--- START ---
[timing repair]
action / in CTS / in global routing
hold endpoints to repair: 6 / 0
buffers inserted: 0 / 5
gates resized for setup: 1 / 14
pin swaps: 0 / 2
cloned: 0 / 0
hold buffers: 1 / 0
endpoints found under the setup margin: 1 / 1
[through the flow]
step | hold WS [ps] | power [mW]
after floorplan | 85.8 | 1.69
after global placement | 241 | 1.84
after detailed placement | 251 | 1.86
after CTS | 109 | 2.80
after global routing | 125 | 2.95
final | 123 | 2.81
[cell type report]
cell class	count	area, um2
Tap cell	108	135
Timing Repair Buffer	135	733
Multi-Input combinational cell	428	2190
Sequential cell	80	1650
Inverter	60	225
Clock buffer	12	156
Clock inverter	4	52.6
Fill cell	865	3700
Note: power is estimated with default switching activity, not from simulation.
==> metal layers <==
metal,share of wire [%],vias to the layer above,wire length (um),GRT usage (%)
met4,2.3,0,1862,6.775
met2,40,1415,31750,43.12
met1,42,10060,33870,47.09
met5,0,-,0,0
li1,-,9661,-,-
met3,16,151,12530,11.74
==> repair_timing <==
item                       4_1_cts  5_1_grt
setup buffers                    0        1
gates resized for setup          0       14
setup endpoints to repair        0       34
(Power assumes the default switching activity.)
[src/video_status_regs.svh]
`ifndef VIDEO_STATUS_REGS_SVH
`define VIDEO_STATUS_REGS_SVH

// Sub-addresses of the read-only status and data bank
`define OFS_COPY_PROTECT_STATUS 8'h17
`define OFS_INPUT_VIDEO_STATUS 8'h18
`define OFS_CAPTION_DATA_LOW 8'h19
`define OFS_CAPTION_DATA_HIGH 8'h1A
`define OFS_WIDESCREEN_DATA_LOW 8'h1B
`define OFS_WIDESCREEN_DATA_HIGH 8'h1C
`define OFS_EXTENDED_CAPTION_LOW 8'h1D
`define OFS_EXTENDED_CAPTION_HIGH 8'h1E
`define OFS_COPY_GEN_ID_LOW 8'h1F
`define OFS_COPY_GEN_ID_HIGH 8'h20
`define OFS_PART_IDENTITY 8'h21

// Copy-protection status field positions
`define POS_PROTECT_PULSE_SEEN 0
`define POS_COLOR_STRIPE_SEEN 1
`define POS_COLOR_STRIPE_VARIANT 2

// Input video status field positions
`define POS_SUBCARRIER_CODE_LSB 0
`define POS_COLOR_SYSTEM_CODE_LSB 2
`define POS_LINE_COUNT_FLAG 4
`define POS_MONO_FLAG 5
`define POS_PEDESTAL_FLAG 6
`define POS_AUTO_DETECT_FLAG 7

// Identity field positions and widths
`define POS_PART_CODE_LSB 0
`define POS_REVISION_CODE_LSB 6
`define PART_CODE_WIDTH 6
`define REVISION_CODE_WIDTH 2

// Word widths of the captured services
`define CAPTION_WORD_WIDTH 16
`define EXTENDED_WORD_WIDTH 16
`define COPY_GEN_WORD_WIDTH 14
`define WIDESCREEN_WORD_WIDTH 14
`define SLOT_WORD_WIDTH 16
`define SERVICE_COUNT 4

// Reset and unmapped read values
`define READ_DATA_RESET 8'h00
`define UNMAPPED_READ_VALUE 8'h00
`define SLOT_WORD_RESET 16'h0000

`endif

[src/video_status_pkg.sv]
package video_status_pkg;

    // Service slots, in the order of the request and presence bits
    typedef enum logic [1:0] {
        SVC_CAPTION = 2'h0,
        SVC_EXTENDED = 2'h1,
        SVC_COPY_GEN = 2'h2,
        SVC_WIDESCREEN = 2'h3
    } service_e;

    typedef logic [7:0] reg_byte_t;
    typedef logic [15:0] slot_word_t;

endpackage
===== src/design/skip_call_map.svh =====
// constants for the bit-test skip and call decoder
// assumes inclusion by bare name from the package; the modules only use its macros
`ifndef SKIP_CALL_MAP_SVH
`define SKIP_CALL_MAP_SVH

`define OPC_HI          11
`define OPC_LO          8
`define OPC_SKIP_SET    4'h7
`define OPC_CALL        4'h9
`define BSEL_HI         7
`define BSEL_LO         5
`define FADDR_HI        4
`define FADDR_LO        0
`define LIT_HI          7
`define LIT_LO          0
`define PAGE_SRC_HI     6
`define PAGE_SRC_LO     5
`define PC_PAGE_HI      10
`define PC_PAGE_LO      9
`define PC_BIT8         8
`define PC_RESET        11'h000
`define PC_INC          11'h001
`define WORD_NOP        12'h000
`define FADDR_RESET     5'h00
`define RST_SYNC_RESET  2'h0

`endif


===== src/design/skip_call_pkg.sv =====
// types shared by the decoder and its return stack
// assumes skip_call_map.svh is on the include path
package skip_call_pkg;
	`include "skip_call_map.svh"

	typedef logic [11:0] word_t;
	typedef logic [10:0] pc_t;
	typedef logic [4:0]  faddr_t;

	typedef enum logic [1:0] {
		ST_RUN = 2'b01,
		ST_NOP = 2'b10
	} exec_state_e;
endpackage : skip_call_pkg
`src/rtl/mci_pkg.sv`:
```
// interrupt control register slice: offsets, field positions, masks, reset values
// assumes an 8-bit register port with one-cycle strobes on clk_sys
package mci_pkg;
    // register offsets on the register port
    localparam logic [7:0] REG_EDGE = 8'h00;
    localparam logic [7:0] REG_CTL0 = 8'h01;
    localparam logic [7:0] REG_CTL1 = 8'h02;

    // reset values
    localparam logic [7:0] RST_EDGE = 8'h00;
    localparam logic [7:0] RST_CTL0 = 8'h00;
    localparam logic [7:0] RST_CTL1 = 8'h00;

    // implemented bits of each register
    localparam logic [7:0] MASK_EDGE       = 8'h0f;
    localparam logic [7:0] MASK_CTL0       = 8'h7f;
    localparam logic [7:0] MASK_CTL1_FULL  = 8'hff;
    localparam logic [7:0] MASK_CTL1_SMALL = 8'hee;

    // edge select register fields
    localparam int PIN0_SEL_LSB = 0;
    localparam int PIN1_SEL_LSB = 2;

    // edge select encoding
    localparam logic [1:0] EDGE_OFF  = 2'h0;
    localparam logic [1:0] EDGE_RISE = 2'h1;
    localparam logic [1:0] EDGE_FALL = 2'h2;
    localparam logic [1:0] EDGE_BOTH = 2'h3;
    localparam int EDGE_RISE_BIT = 0;
    localparam int EDGE_FALL_BIT = 1;

    // first control register
    localparam int GLB_EN_BIT    = 0;
    localparam int PIN0_EN_BIT   = 1;
    localparam int GRP0_EN_BIT   = 2;
    localparam int GRP1_EN_BIT   = 3;
    localparam int PIN0_FLAG_BIT = 4;
    localparam int GRP0_FLAG_BIT = 5;
    localparam int GRP1_FLAG_BIT = 6;

    // second control register
    localparam int GRP2_EN_BIT   = 0;
    localparam int GRP3_EN_BIT   = 1;
    localparam int CONV_EN_BIT   = 2;
    localparam int TICK0_EN_BIT  = 3;
    localparam int GRP2_FLAG_BIT = 4;
    localparam int GRP3_FLAG_BIT = 5;
    localparam int CONV_FLAG_BIT = 6;
    localparam int TICK0_FLAG_BIT = 7;
endpackage

```
`src/rtl/mci_core_if.sv`:
```
// control register contents towards the request gate and its answer
// assumes one clock domain, clk_sys
`timescale 1ns/10ps
interface mci_core_if;
    logic [7:0] ctl0;
    logic [7:0] ctl1;
    logic       irq;
    logic [6:0] sources;
    modport core (output ctl0, output ctl1, input irq, input sources);
    modport gate (input ctl0, input ctl1, output irq, output sources);
endinterface

```
`src/rtl/mci_regs.sv`:
```
// interrupt control register slice: edge select, global enable, flags and enables
// assumes a register port on clk_sys with one-cycle strobes and read data one cycle later
// Operation
// The pin 1 edge field picks none, rising, falling or both edges for pin 1 detection.
// The pin 0 edge field uses the same code to pick which pin 0 edges raise its flag.
// The top four bits of the edge select register always read as zero.
// The global enable in bit 0 of the first control register blocks every request when clear; the code gates only irq_request, not irq_sources.
// Bit 7 of the second control register is the read-write tick 0 request flag.
// Bit 5 of the second control register is the writable group 3 request flag.
// Bit 6 of the second control register is the converter request flag.
// Bit 3 of the second control register enables tick 0 requests.
// Bit 1 of the second control register enables group 3 requests.
// Bit 0 enables group 2 on the full variant; on the small one it and the group 2 flag read 0.
// A request reaches the core only when its flag, its enable and the global enable are set; irq_sources ignores the global enable.
// All flag, enable and edge bits clear to zero at reset.
`timescale 1ns/10ps
module mci_regs #(
    parameter bit FULL_VARIANT = 1'b1
) (
    // clock and reset
    input  wire logic       clk_sys,
    input  wire logic       rst,
    // register port
    input  wire logic [7:0] reg_addr,
    input  wire logic [7:0] reg_wdata,
    input  wire logic       reg_wr,
    input  wire logic       reg_rd,
    output logic      [7:0] reg_rdata,
    // external pins
    input  wire logic       ext_irq_pin_zero,
    input  wire logic       ext_irq_pin_one,
    // peripheral events, one-cycle pulses
    input  wire logic       group0_event,
    input  wire logic       group1_event,
    input  wire logic       group2_event,
    input  wire logic       group3_event,
    input  wire logic       conv_event,
    input  wire logic       tick0_event,
    // towards the core
    output logic            irq_request,
    output logic      [6:0] irq_sources,
    output logic            pin1_edge_event
);
    localparam logic [7:0] CTL1_MASK = FULL_VARIANT ? mci_pkg::MASK_CTL1_FULL
                                                    : mci_pkg::MASK_CTL1_SMALL;

    // write value merged with hardware sets; a set wins over a clear
    function automatic logic [7:0] next_reg(input logic [7:0] cur,
                                            input logic       wr,
                                            input logic [7:0] wdata,
                                            input logic [7:0] set,
                                            input logic [7:0] mask);
        next_reg = ((wr ? wdata : cur) | set) & mask;
    endfunction

    logic [7:0] edge_sel;
    logic [7:0] ctl0;
    logic [7:0] ctl1;
    logic       pin0_hit;
    logic       pin1_hit;

    mci_core_if cif ();

    // address decode
    wire sel_edge = (reg_addr == mci_pkg::REG_EDGE);
    wire sel_ctl0 = (reg_addr == mci_pkg::REG_CTL0);
    wire sel_ctl1 = (reg_addr == mci_pkg::REG_CTL1);
    wire wr_edge  = reg_wr & sel_edge;
    wire wr_ctl0  = reg_wr & sel_ctl0;
    wire wr_ctl1  = reg_wr & sel_ctl1;

    wire [1:0] pin0_edge_sel = edge_sel[mci_pkg::PIN0_SEL_LSB +: 2];
    wire [1:0] pin1_edge_sel = edge_sel[mci_pkg::PIN1_SEL_LSB +: 2];

    mci_pin_edge u_pin0 (
        .clk_sys  (clk_sys),
        .rst      (rst),
        .pin      (ext_irq_pin_zero),
        .edge_sel (pin0_edge_sel),
        .hit      (pin0_hit)
    );

    mci_pin_edge u_pin1 (
        .clk_sys  (clk_sys),
        .rst      (rst),
        .pin      (ext_irq_pin_one),
        .edge_sel (pin1_edge_sel),
        .hit      (pin1_hit)
    );

    // hardware set vectors at the flag positions
    wire [7:0] set_ctl0 = ({7'h00, pin0_hit}     << mci_pkg::PIN0_FLAG_BIT)
                        | ({7'h00, group0_event} << mci_pkg::GRP0_FLAG_BIT)
                        | ({7'h00, group1_event} << mci_pkg::GRP1_FLAG_BIT);
    wire [7:0] set_ctl1 = ({7'h00, group2_event} << mci_pkg::GRP2_FLAG_BIT)
                        | ({7'h00, group3_event} << mci_pkg::GRP3_FLAG_BIT)
                        | ({7'h00, conv_event}   << mci_pkg::CONV_FLAG_BIT)
                        | ({7'h00, tick0_event}  << mci_pkg::TICK0_FLAG_BIT);

    wire [7:0] next_edge = next_reg(edge_sel, wr_edge, reg_wdata, 8'h00,
                                    mci_pkg::MASK_EDGE);
    wire [7:0] next_ctl0 = next_reg(ctl0, wr_ctl0, reg_wdata, set_ctl0,
                                    mci_pkg::MASK_CTL0);
    wire [7:0] next_ctl1 = next_reg(ctl1, wr_ctl1, reg_wdata, set_ctl1,
                                    CTL1_MASK);

    // read data, unmapped addresses answer zero
    wire [7:0] next_rdata = !reg_rd  ? 8'h00 :
                            sel_edge ? (edge_sel & mci_pkg::MASK_EDGE) :
                            sel_ctl0 ? ctl0 :
                            sel_ctl1 ? ctl1 : 8'h00;

    always_ff @(posedge clk_sys) begin
        if (rst) begin
            edge_sel        <= mci_pkg::RST_EDGE;
            ctl0            <= mci_pkg::RST_CTL0;
            ctl1            <= mci_pkg::RST_CTL1;
            reg_rdata       <= 8'h00;
            pin1_edge_event <= 1'b0;
        end else begin
            edge_sel        <= next_edge;
            ctl0            <= next_ctl0;
            ctl1            <= next_ctl1;
            reg_rdata       <= next_rdata;
            pin1_edge_event <= pin1_hit;
        end
    end

    assign cif.ctl0 = ctl0;
    assign cif.ctl1 = ctl1;

    mci_req_gate u_gate (
        .clk_sys (clk_sys),
        .rst     (rst),
        .cif     (cif.gate)
    );

    assign irq_request = cif.irq;
    assign irq_sources = cif.sources;
endmodule // mci_regs

```
`src/rtl/mci_pin_edge.sv`:
```
// external pin synchroniser and selectable edge detector
// assumes an asynchronous pin and a synchronous active-high reset
`timescale 1ns/10ps
module mci_pin_edge (
    // clock and reset
    input  wire logic       clk_sys,
    input  wire logic       rst,
    // pin and mode
    input  wire logic       pin,
    input  wire logic [1:0] edge_sel,
    // detected edge, one cycle
    output logic            hit
);
    logic [2:0] sync;
    logic       lvl;

    always_ff @(posedge clk_sys) begin
        if (rst) begin
            sync <= 3'h0;
            lvl  <= 1'b0;
        end else begin
            sync <= {sync[1:0], pin};
            if (sync[1] == sync[2]) begin
                lvl <= sync[2];
            end
        end
    end

    // a change counts once the second and third stages agree
    wire settled = (sync[1] == sync[2]);
    wire rose    = settled & sync[2] & ~lvl;
    wire fell    = settled & ~sync[2] & lvl;

    assign hit = (edge_sel[mci_pkg::EDGE_RISE_BIT] & rose)
               | (edge_sel[mci_pkg::EDGE_FALL_BIT] & fell);
endmodule // mci_pin_edge

```
`src/rtl/mci_req_gate.sv`:
```
// request gate: flag and enable pairs; the request is qualified by the global enable, the sources are not
// assumes register contents arrive from flip-flops on clk_sys
`timescale 1ns/10ps
module mci_req_gate (
    // clock and reset
    input  wire logic clk_sys,
    input  wire logic rst,
    // register contents and answer
    mci_core_if.gate  cif
);
    // flags sit three bits above their enables in the first register and four bits above in the second
    wire [2:0] pend0 = cif.ctl0[6:4] & cif.ctl0[3:1];
    wire [3:0] pend1 = cif.ctl1[7:4] & cif.ctl1[3:0];
    wire       glb   = cif.ctl0[mci_pkg::GLB_EN_BIT];

    always_ff @(posedge clk_sys) begin
        if (rst) begin
            cif.irq     <= 1'b0;
            cif.sources <= 7'h00;
        end else begin
            cif.irq     <= glb & (|{pend1, pend0});
            cif.sources <= {pend1, pend0};
        end
    end
endmodule // mci_req_gate

```
[src/logic/sarseq_core.sv]
// Successive-approximation converter sequencer with port pin configuration
// Notes on behaviour
// - Direction bit 0 turns pin output buffer on, 1 turns it off.
// - Reset loads direction register with all ones, every pin input.
// - Pin function follows analog config, direction and channel; analog output prohibited.
// - Mode bit 0 powers the comparator before any conversion.
// - Mode bit 7 starts conversion; rest proceeds in hardware.
// - Sample selected channel a fixed interval, then hold until conversion ends.
// - Approximation starts with bit 9 set, tap at half reference.
// - Bit 9 stays 1 if input at/above half tap, else cleared.
// - Bit 8 tried next at three or one quarter; kept when input at/above tap.
// - Continue to bit 0, then copy value into both result registers.
// - Completion interrupt raised together with the result transfer.
// - Conversions repeat back to back, each newly sampled, while run is 1.
// - Channel select write aborts conversion, restarts from sampling if running.
// - Reset clears result word to 0000 and high byte to 00.
// - Result word holds ten-bit value, high byte its upper eight bits.
// - Result stored left-justified: word equals approximation value times 64.
// - Single channel select mode: only the selected input is converted.
// - Channel code in bits 2 to 0; bits 3 to 7 written 0.
// - Clearing run stops conversion at once, previous result kept.
// - Mode, channel or config write at conversion end wins; no store, no interrupt.
`timescale 1ns/100ps
`include "sarseq_params.svh"

module sarseq_core
	import sarseq_pkg::*;
#(
	parameter int SAMPLE_CYCLES = (`SARSEQ_SAMPLE_NS + `SARSEQ_CLK_NS - 1) / `SARSEQ_CLK_NS,
	parameter int STEP_CYCLES   = (`SARSEQ_STEP_NS + `SARSEQ_CLK_NS - 1) / `SARSEQ_CLK_NS,
	parameter int CNT_W         = 16
)
(
	input  wire logic        core_clk,
	input  wire logic        sys_rst,
	input  wire logic [15:0] reg_addr,
	input  wire logic        reg_wr,
	input  wire logic [7:0]  reg_wdata,
	input  wire logic        reg_rd,
	output logic      [7:0]  reg_rdata,
	input  wire logic        cmp_above,
	output logic             comparator_enable,
	output logic      [2:0]  channel_sel,
	output logic             sh_sample,
	output logic             sh_hold,
	output logic      [9:0]  tap_code,
	output logic      [7:0]  analog_connect,
	output logic      [7:0]  pin_out_en,
	output logic      [15:0] result_word,
	output logic      [7:0]  result_high_byte,
	output logic             conversion_done_irq
);

	generate
		if (SAMPLE_CYCLES < 1 || STEP_CYCLES < 1 || CNT_W < 2)
			$error("sarseq_core: counts must be at least one cycle");
		if (SAMPLE_CYCLES >= (1 << CNT_W) || STEP_CYCLES >= (1 << CNT_W))
			$error("sarseq_core: counter too narrow for timing counts");
	endgenerate

	localparam logic [CNT_W-1:0] SAMPLE_LOAD = CNT_W'(SAMPLE_CYCLES - 1);
	localparam logic [CNT_W-1:0] STEP_LOAD   = CNT_W'(STEP_CYCLES - 1);

	logic [7:0]       port_direction_reg;
	logic             conversion_run;
	logic [4:0]       conv_time_sel;
	logic [2:0]       channel_select_reg;
	logic [3:0]       pin_analog_config_reg;
	sarseq_state_t    state;
	sarseq_state_t    next_state;
	logic [CNT_W-1:0] cnt;
	logic [CNT_W-1:0] next_cnt;
	logic [9:0]       sar;
	logic [3:0]       bit_idx;

	// Register decode
	wire wr_dir  = reg_wr && (reg_addr == `SARSEQ_ADDR_DIR);
	wire wr_mode = reg_wr && (reg_addr == `SARSEQ_ADDR_MODE);
	wire wr_chan = reg_wr && (reg_addr == `SARSEQ_ADDR_CHAN);
	wire wr_cfg  = reg_wr && (reg_addr == `SARSEQ_ADDR_CFG);
	wire mode_run = reg_wdata[`SARSEQ_MODE_RUN_BIT];
	wire mode_en  = reg_wdata[`SARSEQ_MODE_EN_BIT];

	// Run is dropped with enable, otherwise the sequencer would restart unpowered
	wire stop_req = wr_mode && !(mode_run && mode_en);
	wire collide  = wr_mode || wr_chan || wr_cfg;

	wire in_idle    = (state == SARSEQ_IDLE);
	wire in_sample  = (state == SARSEQ_SAMPLE);
	wire in_compare = (state == SARSEQ_COMPARE);
	wire cnt_zero   = (cnt == '0);
	wire step_end   = in_compare && cnt_zero;
	wire last_step  = step_end && (bit_idx == 4'h0);
	wire do_store   = last_step && !collide;

	// Trial bit decided, next lower bit tentatively set
	wire [9:0] bit_mask = 10'h001 << bit_idx;
	wire [9:0] next_sar = (cmp_above ? sar : (sar & ~bit_mask)) | (bit_mask >> 1);

	wire [7:0] chan_onehot = 8'h01 << channel_select_reg;
	wire [7:0] analog_mask = 8'hff << pin_analog_config_reg;

	wire [7:0] mode_read = {conversion_run, 1'b0, conv_time_sel, comparator_enable};
	wire [7:0] read_mux =
		(reg_addr == `SARSEQ_ADDR_DIR)      ? port_direction_reg :
		(reg_addr == `SARSEQ_ADDR_MODE)     ? mode_read :
		(reg_addr == `SARSEQ_ADDR_CHAN)     ? {5'h00, channel_select_reg} :
		(reg_addr == `SARSEQ_ADDR_CFG)      ? {4'h0, pin_analog_config_reg} :
		(reg_addr == `SARSEQ_ADDR_RES_HIGH) ? result_high_byte :
		(reg_addr == `SARSEQ_ADDR_RES_LOW)  ? result_word[7:0] :
		8'h00;

	// Pin control; analog pins never drive, which also covers the prohibited combination
	assign pin_out_en     = ~port_direction_reg & ~analog_mask;
	assign analog_connect = analog_mask & port_direction_reg & chan_onehot
		& {8{in_sample}};
	assign channel_sel    = channel_select_reg;
	assign sh_sample      = in_sample;
	assign sh_hold        = in_compare;
	assign tap_code       = sar;

	always_comb
	begin
		next_state = state;
		case (state)
			SARSEQ_IDLE:
			begin
				if (conversion_run && !stop_req)
					next_state = SARSEQ_SAMPLE;
			end
			SARSEQ_SAMPLE:
			begin
				if (stop_req)
					next_state = SARSEQ_IDLE;
				else if (cnt_zero && !wr_chan)
					next_state = SARSEQ_COMPARE;
			end
			SARSEQ_COMPARE:
			begin
				if (stop_req)
					next_state = SARSEQ_IDLE;
				else if (wr_chan || last_step)
					next_state = SARSEQ_SAMPLE;
			end
			default:
				next_state = SARSEQ_IDLE;
		endcase
	end

	wire reload = (next_state != state) || wr_chan || step_end;

	always_comb
	begin
		if (next_state == SARSEQ_IDLE)
			next_cnt = '0;
		else if (reload)
			next_cnt = (next_state == SARSEQ_SAMPLE) ? SAMPLE_LOAD : STEP_LOAD;
		else
			next_cnt = cnt - CNT_W'(1);
	end

	always_ff @(posedge core_clk)
	begin
		if (sys_rst)
		begin
			port_direction_reg    <= `SARSEQ_DIR_RESET;
			conversion_run        <= 1'b0;
			comparator_enable     <= 1'b0;
			conv_time_sel         <= 5'h00;
			channel_select_reg    <= 3'h0;
			pin_analog_config_reg <= 4'h0;
		end
		else
		begin
			if (wr_dir)
				port_direction_reg <= reg_wdata;
			if (wr_mode)
			begin
				conversion_run    <= mode_run && mode_en;
				comparator_enable <= mode_en;
				conv_time_sel     <= reg_wdata[`SARSEQ_MODE_TIME_MSB:`SARSEQ_MODE_TIME_LSB];
			end
			if (wr_chan)
				channel_select_reg <= reg_wdata[`SARSEQ_CHAN_MSB:0];
			if (wr_cfg)
				pin_analog_config_reg <= reg_wdata[`SARSEQ_CFG_MSB:0];
		end
	end

	always_ff @(posedge core_clk)
	begin
		if (sys_rst)
		begin
			state   <= SARSEQ_IDLE;
			cnt     <= '0;
			sar     <= 10'h000;
			bit_idx <= 4'h0;
		end
		else
		begin
			state <= next_state;
			cnt   <= next_cnt;
			// Leaving compare clears first, so an aborted step never leaves a tap outside hold
			if (next_state == SARSEQ_COMPARE && !in_compare)
			begin
				sar     <= `SARSEQ_SAR_FIRST;
				bit_idx <= `SARSEQ_SAR_TOP;
			end
			else if (next_state != SARSEQ_COMPARE)
			begin
				sar     <= 10'h000;
				bit_idx <= 4'h0;
			end
			else if (step_end)
			begin
				sar     <= next_sar;
				bit_idx <= bit_idx - 4'h1;
			end
		end
	end

	// Results move only here, so a read never sees a partial value
	always_ff @(posedge core_clk)
	begin
		if (sys_rst)
		begin
			result_word         <= `SARSEQ_RES_WORD_RESET;
			result_high_byte    <= `SARSEQ_RES_HIGH_RESET;
			conversion_done_irq <= 1'b0;
		end
		else
		begin
			conversion_done_irq <= do_store;
			if (do_store)
			begin
				result_word      <= {next_sar, 6'h00};
				result_high_byte <= next_sar[9:2];
			end
		end
	end

	always_ff @(posedge core_clk)
	begin
		if (sys_rst)
			reg_rdata <= 8'h00;
		else if (reg_rd)
			reg_rdata <= read_mux;
	end
endmodule : sarseq_core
--- END ---
§ **Work order**: Where a line in the listing above includes the string "converter", copy that line.

§ **Your response**:
// Bit 6 of the second control register is the converter request flag.
// Successive-approximation converter sequencer with port pin configuration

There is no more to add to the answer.